- PROBLEM STATEMENT -
Look for "start" in the material below and show each line that contains it.

- Opening Delimiter -

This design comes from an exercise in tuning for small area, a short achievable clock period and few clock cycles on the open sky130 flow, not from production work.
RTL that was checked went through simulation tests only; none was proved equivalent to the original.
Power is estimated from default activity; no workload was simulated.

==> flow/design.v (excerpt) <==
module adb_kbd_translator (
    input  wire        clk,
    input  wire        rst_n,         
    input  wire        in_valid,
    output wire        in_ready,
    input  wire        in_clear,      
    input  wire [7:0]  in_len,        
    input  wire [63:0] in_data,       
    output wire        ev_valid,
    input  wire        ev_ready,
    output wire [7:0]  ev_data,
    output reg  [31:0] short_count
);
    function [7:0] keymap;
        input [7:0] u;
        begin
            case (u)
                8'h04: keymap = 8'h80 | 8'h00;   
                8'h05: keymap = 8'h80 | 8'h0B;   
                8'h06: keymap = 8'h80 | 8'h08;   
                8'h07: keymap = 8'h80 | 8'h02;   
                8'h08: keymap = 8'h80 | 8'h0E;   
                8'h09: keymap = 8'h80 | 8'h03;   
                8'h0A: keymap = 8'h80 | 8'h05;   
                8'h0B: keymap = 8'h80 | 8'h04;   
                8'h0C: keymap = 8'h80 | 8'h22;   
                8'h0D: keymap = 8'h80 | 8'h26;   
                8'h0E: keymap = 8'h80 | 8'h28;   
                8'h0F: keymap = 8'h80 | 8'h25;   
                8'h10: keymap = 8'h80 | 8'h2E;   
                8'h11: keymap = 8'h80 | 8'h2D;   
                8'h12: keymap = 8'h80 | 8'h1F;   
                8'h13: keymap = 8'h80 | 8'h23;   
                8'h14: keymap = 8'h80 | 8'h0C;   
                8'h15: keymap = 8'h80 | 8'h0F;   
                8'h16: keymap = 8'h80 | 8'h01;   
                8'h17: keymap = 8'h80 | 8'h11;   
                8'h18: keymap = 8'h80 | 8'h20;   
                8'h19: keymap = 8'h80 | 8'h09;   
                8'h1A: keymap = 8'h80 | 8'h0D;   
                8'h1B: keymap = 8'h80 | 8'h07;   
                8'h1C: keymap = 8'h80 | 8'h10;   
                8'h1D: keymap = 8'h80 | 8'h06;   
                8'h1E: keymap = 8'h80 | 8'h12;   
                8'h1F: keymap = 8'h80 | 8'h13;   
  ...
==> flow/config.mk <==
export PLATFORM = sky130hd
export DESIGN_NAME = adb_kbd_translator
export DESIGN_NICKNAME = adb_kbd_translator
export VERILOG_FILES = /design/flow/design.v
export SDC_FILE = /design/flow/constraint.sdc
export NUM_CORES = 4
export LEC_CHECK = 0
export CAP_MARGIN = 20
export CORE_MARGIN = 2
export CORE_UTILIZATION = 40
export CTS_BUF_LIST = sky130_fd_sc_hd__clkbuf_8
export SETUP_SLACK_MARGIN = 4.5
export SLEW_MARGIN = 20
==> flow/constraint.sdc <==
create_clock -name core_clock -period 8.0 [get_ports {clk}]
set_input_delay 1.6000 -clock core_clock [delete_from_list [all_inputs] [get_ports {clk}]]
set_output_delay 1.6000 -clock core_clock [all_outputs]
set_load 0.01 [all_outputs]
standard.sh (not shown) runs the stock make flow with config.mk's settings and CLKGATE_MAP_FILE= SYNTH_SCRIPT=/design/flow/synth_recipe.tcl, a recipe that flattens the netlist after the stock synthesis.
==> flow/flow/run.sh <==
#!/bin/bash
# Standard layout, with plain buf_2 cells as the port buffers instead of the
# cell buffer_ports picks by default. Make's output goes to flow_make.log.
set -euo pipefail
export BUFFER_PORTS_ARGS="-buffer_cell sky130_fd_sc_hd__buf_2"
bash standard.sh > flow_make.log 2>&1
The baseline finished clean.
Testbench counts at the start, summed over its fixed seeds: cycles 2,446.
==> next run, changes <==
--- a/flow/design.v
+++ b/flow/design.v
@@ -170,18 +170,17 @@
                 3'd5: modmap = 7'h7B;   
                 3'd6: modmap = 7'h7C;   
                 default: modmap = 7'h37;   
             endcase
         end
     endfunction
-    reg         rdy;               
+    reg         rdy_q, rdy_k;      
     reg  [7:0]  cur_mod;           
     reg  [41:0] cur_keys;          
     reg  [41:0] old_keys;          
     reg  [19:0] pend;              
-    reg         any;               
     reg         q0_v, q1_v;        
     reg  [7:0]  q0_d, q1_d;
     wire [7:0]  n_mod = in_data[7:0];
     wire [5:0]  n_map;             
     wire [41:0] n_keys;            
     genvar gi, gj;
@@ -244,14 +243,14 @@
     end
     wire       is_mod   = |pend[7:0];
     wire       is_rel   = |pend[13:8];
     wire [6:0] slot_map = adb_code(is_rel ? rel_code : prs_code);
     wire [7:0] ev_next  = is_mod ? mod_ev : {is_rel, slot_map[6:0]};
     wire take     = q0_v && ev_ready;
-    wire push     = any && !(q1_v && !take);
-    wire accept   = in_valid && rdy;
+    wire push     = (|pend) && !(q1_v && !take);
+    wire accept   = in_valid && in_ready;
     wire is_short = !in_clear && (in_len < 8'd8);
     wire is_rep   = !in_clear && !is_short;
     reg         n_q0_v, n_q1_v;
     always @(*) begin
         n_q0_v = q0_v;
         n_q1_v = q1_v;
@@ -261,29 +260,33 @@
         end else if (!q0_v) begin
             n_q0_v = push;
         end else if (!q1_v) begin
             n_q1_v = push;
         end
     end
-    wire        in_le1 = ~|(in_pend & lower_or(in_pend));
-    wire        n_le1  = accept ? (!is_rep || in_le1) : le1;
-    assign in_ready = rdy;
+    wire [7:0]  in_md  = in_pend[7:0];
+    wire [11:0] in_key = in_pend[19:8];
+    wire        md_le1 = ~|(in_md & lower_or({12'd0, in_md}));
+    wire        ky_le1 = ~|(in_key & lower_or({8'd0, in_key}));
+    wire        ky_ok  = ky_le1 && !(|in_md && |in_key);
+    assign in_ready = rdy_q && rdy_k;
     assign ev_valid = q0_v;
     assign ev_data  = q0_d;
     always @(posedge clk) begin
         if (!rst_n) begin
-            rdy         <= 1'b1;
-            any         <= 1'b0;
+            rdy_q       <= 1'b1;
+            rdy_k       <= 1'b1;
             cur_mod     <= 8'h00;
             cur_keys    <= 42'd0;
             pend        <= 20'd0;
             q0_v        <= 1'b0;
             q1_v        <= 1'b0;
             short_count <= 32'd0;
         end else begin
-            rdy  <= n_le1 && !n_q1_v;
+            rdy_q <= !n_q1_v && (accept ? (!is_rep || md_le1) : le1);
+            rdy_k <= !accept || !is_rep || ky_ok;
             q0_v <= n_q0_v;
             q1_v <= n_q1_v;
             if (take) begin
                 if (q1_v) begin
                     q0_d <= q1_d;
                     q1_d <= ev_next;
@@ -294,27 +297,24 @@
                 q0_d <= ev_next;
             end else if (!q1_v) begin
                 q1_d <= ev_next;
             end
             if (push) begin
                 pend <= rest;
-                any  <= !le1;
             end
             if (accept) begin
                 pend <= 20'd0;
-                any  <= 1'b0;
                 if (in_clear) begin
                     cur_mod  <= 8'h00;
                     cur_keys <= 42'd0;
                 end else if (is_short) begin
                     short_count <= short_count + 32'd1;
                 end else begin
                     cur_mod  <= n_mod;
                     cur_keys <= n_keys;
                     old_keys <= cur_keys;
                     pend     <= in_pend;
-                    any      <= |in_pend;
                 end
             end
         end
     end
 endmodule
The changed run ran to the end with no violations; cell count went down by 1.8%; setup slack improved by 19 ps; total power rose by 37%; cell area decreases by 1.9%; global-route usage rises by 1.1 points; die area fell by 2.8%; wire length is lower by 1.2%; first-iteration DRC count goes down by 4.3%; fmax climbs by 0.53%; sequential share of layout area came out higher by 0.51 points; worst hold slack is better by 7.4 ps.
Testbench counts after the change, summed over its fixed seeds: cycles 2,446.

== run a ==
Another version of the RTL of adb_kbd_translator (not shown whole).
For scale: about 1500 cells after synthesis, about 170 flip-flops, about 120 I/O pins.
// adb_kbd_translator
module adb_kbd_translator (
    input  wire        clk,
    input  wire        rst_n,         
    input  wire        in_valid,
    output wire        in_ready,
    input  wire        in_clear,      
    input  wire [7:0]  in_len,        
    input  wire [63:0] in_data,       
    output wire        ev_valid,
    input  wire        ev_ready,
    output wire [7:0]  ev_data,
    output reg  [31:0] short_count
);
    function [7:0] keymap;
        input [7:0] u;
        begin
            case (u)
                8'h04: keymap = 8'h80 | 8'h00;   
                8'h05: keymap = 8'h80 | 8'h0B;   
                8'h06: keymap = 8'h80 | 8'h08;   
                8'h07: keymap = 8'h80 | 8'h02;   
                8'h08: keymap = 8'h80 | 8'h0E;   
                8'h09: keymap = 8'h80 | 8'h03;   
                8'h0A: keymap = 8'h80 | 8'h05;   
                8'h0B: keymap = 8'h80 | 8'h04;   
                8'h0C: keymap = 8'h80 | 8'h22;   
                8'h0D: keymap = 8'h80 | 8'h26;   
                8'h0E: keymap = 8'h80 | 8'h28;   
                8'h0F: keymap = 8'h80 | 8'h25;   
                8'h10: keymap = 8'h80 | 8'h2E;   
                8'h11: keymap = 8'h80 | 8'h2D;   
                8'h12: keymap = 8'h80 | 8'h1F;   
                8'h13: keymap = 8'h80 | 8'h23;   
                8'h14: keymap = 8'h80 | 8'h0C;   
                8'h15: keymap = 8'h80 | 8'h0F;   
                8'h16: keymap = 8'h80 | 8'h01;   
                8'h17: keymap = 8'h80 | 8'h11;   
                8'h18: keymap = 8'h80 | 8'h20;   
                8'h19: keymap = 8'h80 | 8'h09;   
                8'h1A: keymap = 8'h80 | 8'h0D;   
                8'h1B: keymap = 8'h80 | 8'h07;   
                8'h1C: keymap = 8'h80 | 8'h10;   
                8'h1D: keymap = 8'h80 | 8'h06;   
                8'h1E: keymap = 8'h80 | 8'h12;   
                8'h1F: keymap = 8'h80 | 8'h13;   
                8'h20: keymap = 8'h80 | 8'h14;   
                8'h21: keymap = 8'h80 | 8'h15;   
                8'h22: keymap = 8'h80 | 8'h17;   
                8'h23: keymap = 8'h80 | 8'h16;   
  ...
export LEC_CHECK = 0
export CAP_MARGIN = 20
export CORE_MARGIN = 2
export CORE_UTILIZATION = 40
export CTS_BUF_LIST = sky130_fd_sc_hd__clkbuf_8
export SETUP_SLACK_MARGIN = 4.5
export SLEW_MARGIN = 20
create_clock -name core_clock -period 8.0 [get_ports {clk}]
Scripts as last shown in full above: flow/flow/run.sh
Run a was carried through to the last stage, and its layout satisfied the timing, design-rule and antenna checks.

- Closing Delimiter -
- Opening Delimiter -

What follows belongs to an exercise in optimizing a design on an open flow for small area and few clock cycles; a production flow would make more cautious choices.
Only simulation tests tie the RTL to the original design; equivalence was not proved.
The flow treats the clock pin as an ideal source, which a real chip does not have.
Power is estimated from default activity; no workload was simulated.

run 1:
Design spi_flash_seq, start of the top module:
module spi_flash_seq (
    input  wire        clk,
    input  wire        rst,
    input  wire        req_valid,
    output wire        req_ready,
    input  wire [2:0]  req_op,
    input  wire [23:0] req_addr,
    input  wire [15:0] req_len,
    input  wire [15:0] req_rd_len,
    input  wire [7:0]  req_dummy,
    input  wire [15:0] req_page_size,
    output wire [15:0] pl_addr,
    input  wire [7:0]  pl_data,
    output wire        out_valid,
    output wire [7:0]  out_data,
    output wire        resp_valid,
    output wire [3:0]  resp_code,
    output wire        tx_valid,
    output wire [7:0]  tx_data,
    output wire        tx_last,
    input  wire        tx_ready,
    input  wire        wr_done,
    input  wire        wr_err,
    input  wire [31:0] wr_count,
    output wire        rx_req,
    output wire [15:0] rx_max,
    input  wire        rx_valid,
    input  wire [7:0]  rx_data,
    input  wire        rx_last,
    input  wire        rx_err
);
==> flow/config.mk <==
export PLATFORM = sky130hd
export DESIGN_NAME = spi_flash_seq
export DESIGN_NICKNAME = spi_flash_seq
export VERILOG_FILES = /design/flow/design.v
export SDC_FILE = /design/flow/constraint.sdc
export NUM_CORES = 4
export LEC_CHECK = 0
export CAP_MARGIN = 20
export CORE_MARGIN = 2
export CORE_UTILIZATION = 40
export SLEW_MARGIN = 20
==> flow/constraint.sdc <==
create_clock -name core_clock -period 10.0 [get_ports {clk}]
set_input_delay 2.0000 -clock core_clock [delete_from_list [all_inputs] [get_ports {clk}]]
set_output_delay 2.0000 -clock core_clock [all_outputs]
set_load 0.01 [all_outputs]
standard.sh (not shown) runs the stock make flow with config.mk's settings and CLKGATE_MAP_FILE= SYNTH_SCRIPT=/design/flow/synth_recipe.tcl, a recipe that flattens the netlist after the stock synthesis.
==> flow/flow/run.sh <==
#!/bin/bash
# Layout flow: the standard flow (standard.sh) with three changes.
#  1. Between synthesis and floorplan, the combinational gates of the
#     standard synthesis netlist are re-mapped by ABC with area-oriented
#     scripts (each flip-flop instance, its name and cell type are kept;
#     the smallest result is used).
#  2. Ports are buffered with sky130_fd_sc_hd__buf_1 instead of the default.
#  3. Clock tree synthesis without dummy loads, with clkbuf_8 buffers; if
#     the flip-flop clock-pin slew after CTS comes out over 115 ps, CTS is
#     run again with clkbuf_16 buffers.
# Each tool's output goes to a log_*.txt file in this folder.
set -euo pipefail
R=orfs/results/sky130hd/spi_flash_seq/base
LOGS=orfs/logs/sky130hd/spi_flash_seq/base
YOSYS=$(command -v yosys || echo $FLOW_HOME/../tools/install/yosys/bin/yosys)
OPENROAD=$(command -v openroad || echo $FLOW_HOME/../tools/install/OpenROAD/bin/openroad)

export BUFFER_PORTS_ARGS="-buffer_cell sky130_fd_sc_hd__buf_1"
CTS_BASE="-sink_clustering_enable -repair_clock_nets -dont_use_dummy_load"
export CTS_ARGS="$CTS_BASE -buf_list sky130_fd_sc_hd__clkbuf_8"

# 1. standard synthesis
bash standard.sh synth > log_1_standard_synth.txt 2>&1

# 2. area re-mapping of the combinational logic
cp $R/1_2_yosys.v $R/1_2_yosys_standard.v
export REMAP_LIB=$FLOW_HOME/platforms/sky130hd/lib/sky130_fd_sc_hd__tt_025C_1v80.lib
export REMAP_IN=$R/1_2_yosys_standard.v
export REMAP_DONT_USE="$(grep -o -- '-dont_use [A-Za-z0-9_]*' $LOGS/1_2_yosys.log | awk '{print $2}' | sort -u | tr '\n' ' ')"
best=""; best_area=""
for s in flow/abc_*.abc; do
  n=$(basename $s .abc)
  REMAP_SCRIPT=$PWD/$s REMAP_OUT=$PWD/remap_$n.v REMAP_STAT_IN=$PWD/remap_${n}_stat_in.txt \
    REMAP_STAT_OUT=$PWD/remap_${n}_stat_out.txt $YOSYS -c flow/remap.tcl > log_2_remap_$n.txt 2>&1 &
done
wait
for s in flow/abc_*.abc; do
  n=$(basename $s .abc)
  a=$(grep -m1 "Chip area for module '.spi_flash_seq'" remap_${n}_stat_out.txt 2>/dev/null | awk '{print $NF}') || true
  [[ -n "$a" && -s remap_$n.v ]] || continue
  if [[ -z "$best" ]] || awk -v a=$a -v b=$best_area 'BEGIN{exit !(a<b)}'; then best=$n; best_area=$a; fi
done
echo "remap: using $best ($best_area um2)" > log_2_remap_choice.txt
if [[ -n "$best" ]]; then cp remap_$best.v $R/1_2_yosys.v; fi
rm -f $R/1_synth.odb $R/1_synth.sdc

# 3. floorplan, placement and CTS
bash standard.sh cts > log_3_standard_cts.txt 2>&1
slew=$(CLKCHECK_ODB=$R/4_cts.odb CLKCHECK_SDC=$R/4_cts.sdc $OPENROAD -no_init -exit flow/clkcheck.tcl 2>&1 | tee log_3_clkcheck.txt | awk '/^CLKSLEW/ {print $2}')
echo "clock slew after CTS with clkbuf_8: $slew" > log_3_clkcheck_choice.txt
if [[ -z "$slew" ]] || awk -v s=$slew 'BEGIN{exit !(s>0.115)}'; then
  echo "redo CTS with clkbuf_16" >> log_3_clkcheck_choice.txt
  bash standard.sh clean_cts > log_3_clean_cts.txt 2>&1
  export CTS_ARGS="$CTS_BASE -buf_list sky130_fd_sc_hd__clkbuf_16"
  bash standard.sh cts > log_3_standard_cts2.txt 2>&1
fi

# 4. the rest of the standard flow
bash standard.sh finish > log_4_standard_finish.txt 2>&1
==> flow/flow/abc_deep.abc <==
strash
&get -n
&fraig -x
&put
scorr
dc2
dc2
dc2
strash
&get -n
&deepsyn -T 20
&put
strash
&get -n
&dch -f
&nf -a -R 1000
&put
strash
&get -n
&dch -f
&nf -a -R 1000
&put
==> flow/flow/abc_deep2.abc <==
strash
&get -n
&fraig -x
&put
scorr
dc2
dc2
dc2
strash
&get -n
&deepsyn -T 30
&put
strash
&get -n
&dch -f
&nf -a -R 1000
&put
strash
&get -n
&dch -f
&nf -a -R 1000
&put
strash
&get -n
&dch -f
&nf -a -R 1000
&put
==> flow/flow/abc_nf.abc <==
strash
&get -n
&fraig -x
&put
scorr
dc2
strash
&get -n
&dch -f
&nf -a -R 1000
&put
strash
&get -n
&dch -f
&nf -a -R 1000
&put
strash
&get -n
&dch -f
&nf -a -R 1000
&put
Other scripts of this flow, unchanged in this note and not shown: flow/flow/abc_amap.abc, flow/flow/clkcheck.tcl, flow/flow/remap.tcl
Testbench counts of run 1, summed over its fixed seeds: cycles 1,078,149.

- Closing Delimiter -

- OUTPUT BELOW -
Testbench counts at the start, summed over its fixed seeds: cycles 2,446.
Design spi_flash_seq, start of the top module:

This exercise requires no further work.